» WORK TO COMPLETE: The lines you return should be those containing the string "class", taken from the data below.

» RECORDS SHOWN:
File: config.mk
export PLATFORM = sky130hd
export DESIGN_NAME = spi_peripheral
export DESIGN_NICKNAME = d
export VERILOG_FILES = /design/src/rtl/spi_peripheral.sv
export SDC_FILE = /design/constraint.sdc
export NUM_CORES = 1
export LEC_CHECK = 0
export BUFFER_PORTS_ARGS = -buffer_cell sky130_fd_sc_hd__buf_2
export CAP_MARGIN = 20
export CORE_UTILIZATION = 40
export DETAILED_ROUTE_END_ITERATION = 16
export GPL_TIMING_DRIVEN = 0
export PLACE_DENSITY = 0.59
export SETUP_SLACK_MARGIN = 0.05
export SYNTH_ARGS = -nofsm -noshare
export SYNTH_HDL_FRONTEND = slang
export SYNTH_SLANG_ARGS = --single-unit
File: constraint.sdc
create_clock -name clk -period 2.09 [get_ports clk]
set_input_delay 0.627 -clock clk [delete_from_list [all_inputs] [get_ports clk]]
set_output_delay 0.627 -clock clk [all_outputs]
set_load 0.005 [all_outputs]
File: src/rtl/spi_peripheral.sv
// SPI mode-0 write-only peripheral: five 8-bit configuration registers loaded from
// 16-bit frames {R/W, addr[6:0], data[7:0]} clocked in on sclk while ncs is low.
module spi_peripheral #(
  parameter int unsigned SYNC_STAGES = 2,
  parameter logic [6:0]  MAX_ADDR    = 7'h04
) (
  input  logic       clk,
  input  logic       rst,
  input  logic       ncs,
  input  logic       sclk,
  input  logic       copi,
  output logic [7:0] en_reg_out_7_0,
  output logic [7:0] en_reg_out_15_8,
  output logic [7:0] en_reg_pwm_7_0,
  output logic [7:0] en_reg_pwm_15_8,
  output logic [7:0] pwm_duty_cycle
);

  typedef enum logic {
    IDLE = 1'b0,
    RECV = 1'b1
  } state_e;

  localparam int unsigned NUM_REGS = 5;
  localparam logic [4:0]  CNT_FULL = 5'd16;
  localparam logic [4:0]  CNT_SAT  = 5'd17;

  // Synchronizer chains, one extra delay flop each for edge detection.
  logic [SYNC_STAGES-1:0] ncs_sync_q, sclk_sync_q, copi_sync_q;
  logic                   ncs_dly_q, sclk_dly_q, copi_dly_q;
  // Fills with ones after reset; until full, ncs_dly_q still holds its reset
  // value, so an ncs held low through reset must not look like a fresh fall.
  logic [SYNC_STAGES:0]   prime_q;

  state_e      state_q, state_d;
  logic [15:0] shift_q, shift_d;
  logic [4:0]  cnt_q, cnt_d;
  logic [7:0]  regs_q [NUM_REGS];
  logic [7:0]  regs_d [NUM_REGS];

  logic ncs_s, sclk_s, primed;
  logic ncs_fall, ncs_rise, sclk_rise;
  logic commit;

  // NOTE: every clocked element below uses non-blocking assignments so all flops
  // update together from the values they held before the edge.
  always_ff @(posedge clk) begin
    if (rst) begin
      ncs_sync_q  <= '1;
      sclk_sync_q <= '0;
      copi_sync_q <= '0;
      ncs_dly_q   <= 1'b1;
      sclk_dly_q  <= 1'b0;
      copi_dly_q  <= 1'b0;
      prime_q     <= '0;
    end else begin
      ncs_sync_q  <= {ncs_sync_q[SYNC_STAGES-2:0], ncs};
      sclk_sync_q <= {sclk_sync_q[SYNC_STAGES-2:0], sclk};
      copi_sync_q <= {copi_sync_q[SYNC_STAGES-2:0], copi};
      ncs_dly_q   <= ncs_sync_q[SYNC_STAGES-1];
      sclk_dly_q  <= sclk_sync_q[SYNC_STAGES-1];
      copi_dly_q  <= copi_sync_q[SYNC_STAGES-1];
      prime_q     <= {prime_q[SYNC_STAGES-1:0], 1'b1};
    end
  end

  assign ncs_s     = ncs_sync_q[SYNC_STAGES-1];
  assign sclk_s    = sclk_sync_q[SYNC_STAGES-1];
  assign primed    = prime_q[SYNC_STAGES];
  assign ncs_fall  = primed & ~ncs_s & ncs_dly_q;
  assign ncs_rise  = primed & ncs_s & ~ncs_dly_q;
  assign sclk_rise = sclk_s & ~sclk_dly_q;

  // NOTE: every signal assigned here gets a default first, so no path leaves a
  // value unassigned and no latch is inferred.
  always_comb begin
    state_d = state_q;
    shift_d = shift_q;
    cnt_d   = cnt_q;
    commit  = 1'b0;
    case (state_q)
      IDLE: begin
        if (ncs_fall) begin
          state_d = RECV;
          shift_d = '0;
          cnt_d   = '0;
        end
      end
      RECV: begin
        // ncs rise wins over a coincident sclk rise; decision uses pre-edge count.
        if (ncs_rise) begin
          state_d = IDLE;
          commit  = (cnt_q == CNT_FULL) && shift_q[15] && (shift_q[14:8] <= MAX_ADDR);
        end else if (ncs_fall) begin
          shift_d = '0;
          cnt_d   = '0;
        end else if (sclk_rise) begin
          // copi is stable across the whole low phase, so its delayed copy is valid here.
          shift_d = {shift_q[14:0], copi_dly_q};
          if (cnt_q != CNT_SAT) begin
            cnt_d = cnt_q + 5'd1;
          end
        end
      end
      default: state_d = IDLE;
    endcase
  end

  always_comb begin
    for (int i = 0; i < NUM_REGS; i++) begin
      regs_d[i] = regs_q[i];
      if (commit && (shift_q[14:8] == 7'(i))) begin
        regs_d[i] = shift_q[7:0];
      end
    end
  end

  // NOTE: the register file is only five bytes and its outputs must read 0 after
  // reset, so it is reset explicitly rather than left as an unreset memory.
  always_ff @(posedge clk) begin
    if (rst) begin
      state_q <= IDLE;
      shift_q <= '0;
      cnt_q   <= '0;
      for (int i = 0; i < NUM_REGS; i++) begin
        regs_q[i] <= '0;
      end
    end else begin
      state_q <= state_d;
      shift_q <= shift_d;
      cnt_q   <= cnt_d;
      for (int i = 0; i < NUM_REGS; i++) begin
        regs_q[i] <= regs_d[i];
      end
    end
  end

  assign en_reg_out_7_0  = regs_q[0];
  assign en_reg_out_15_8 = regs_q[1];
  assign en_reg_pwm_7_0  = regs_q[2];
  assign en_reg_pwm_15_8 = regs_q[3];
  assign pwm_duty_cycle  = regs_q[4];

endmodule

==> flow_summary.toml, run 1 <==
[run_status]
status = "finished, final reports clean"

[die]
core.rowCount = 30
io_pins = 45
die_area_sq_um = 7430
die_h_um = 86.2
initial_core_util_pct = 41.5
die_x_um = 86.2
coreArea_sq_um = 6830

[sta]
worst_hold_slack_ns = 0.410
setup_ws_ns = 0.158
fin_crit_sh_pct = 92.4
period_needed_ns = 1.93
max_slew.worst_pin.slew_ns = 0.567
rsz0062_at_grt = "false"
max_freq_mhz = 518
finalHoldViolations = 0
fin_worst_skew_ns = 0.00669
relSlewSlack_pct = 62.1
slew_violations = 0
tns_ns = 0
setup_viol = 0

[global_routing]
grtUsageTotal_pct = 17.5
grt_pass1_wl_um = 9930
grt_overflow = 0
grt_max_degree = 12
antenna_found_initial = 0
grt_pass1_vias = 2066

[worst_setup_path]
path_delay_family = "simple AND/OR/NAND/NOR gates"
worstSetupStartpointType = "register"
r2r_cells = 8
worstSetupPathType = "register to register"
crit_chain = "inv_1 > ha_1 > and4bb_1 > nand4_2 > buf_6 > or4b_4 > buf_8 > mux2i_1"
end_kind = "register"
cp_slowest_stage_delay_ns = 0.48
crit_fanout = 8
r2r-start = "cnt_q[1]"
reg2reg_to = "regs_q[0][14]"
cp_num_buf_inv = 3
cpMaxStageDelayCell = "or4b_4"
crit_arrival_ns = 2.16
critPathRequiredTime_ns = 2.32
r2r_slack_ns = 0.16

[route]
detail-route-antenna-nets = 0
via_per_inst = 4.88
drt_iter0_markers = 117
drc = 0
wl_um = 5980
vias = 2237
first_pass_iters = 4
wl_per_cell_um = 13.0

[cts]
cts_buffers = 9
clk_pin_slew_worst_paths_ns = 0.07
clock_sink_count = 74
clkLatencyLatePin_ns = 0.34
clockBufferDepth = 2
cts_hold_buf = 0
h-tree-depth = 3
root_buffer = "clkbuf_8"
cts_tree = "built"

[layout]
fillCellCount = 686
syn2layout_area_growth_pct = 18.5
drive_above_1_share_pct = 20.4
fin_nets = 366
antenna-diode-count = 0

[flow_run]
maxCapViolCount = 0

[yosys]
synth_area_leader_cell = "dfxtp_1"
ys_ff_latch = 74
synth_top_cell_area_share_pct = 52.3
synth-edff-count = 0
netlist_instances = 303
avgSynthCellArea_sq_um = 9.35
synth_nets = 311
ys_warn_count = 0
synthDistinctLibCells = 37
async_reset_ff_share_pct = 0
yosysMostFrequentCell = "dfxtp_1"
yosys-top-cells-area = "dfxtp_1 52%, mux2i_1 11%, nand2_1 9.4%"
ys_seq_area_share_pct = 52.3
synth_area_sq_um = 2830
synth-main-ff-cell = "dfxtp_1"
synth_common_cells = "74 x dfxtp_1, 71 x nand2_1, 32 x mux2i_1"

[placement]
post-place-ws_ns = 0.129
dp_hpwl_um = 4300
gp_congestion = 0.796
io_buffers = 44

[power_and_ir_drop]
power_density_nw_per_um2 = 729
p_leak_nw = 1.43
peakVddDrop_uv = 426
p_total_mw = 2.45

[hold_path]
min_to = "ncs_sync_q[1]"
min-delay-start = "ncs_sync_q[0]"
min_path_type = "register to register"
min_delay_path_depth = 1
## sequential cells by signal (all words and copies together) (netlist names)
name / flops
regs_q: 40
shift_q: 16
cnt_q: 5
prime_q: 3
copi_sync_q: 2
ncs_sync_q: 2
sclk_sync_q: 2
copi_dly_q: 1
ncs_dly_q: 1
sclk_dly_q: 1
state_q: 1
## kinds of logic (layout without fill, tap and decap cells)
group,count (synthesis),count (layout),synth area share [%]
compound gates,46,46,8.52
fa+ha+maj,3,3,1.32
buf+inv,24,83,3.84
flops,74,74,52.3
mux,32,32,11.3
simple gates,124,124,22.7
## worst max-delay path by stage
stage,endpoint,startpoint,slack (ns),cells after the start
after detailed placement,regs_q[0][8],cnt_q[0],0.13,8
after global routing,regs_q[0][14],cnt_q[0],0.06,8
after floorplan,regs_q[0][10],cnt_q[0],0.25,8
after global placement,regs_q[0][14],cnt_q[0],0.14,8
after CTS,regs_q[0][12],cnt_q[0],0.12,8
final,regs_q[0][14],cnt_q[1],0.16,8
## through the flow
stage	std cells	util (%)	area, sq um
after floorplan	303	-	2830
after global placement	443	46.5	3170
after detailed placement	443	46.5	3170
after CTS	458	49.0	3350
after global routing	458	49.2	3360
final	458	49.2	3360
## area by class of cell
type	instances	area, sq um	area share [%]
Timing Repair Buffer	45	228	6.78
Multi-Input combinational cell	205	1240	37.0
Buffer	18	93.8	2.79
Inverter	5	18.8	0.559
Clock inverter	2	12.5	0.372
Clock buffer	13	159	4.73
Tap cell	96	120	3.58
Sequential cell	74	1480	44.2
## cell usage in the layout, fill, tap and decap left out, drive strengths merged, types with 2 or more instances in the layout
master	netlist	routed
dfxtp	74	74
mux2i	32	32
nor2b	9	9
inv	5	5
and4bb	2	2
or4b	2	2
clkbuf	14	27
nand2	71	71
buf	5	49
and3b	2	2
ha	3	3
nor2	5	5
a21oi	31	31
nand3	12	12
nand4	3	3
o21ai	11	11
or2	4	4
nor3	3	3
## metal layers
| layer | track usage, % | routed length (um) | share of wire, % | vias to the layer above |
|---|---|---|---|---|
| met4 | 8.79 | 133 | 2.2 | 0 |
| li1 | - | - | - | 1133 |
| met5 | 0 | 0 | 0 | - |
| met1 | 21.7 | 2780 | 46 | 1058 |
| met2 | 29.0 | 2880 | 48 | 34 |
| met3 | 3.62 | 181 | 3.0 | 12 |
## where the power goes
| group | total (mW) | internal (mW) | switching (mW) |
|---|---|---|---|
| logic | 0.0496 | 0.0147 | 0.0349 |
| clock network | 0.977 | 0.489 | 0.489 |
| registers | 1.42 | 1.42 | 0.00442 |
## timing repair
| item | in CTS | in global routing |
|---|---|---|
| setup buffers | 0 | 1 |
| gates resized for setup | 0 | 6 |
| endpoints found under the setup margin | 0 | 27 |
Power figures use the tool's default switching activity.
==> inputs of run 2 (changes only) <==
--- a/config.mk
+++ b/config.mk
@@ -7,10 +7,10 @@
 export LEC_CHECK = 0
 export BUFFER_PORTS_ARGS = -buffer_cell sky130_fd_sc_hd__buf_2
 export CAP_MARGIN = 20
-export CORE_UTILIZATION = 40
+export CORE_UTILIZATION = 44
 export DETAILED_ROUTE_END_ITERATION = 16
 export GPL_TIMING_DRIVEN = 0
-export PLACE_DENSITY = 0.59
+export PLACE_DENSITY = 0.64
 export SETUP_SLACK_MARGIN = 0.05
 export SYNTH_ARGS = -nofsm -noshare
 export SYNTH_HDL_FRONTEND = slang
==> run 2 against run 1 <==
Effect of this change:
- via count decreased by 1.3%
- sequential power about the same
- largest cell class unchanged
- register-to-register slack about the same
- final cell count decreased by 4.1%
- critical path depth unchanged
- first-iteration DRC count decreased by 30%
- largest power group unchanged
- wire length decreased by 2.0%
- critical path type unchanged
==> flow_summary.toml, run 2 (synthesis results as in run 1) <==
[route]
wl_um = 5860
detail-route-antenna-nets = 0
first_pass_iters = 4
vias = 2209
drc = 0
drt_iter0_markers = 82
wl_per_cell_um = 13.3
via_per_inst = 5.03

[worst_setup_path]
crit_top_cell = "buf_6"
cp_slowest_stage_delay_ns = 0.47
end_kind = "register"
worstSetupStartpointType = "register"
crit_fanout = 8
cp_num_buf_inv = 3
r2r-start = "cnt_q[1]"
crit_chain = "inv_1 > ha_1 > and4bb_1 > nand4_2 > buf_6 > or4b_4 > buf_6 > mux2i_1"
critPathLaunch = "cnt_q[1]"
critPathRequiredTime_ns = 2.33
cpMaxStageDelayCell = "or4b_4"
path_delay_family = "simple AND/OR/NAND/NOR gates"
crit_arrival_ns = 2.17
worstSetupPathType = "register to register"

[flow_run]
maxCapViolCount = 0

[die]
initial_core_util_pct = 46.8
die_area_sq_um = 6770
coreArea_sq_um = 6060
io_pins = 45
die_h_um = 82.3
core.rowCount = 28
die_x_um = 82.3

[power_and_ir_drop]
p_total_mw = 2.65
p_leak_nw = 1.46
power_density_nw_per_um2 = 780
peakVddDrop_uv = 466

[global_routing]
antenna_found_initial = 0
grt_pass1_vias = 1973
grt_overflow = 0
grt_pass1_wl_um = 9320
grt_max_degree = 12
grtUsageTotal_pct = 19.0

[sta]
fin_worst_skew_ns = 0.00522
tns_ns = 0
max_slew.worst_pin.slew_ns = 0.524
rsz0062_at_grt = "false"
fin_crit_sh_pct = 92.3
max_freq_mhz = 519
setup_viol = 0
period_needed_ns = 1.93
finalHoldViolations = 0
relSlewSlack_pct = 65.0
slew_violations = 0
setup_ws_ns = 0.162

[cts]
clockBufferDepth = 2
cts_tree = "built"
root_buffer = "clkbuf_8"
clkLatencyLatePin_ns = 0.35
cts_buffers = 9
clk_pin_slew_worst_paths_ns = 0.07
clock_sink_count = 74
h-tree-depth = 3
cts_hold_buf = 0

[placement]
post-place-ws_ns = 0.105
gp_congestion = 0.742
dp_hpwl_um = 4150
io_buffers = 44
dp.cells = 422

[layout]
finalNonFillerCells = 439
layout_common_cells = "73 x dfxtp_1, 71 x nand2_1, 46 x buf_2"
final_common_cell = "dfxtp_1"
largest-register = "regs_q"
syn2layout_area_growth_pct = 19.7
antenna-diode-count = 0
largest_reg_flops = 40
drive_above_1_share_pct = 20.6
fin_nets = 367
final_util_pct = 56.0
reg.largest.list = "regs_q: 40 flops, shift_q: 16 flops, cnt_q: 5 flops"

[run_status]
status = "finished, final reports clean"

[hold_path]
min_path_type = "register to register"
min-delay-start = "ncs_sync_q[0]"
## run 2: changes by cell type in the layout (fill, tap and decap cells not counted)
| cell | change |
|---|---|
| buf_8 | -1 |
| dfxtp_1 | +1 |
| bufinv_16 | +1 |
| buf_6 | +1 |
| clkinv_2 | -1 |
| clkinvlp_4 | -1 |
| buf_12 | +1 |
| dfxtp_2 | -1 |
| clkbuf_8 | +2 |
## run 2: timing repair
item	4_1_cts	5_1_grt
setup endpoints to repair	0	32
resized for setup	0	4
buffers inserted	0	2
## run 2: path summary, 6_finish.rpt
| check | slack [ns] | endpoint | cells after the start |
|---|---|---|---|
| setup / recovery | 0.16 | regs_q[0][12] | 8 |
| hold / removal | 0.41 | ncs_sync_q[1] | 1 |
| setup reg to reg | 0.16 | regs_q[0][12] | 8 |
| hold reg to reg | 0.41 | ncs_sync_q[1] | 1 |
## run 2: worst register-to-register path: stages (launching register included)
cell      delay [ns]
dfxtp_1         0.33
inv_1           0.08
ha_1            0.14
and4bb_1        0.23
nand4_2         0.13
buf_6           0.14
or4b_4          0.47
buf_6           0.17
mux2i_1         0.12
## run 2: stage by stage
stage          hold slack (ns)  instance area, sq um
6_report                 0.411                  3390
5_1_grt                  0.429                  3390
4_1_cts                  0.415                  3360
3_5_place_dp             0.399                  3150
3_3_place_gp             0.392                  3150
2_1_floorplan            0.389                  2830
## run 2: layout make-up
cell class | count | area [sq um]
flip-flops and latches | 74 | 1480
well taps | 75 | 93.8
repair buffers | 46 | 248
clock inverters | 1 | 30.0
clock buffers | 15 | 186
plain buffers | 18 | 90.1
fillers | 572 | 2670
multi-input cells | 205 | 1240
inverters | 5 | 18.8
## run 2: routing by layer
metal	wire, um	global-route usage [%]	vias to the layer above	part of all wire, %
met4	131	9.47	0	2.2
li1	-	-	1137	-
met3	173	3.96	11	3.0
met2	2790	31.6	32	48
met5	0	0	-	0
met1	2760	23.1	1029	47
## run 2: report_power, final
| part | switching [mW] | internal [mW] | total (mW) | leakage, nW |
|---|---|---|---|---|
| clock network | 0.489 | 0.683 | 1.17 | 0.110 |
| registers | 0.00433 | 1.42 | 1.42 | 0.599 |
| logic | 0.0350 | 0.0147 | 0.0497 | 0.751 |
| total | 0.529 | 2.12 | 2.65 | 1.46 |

» WRITTEN RESPONSE:
## area by class of cell
- largest cell class unchanged
cell class | count | area [sq um]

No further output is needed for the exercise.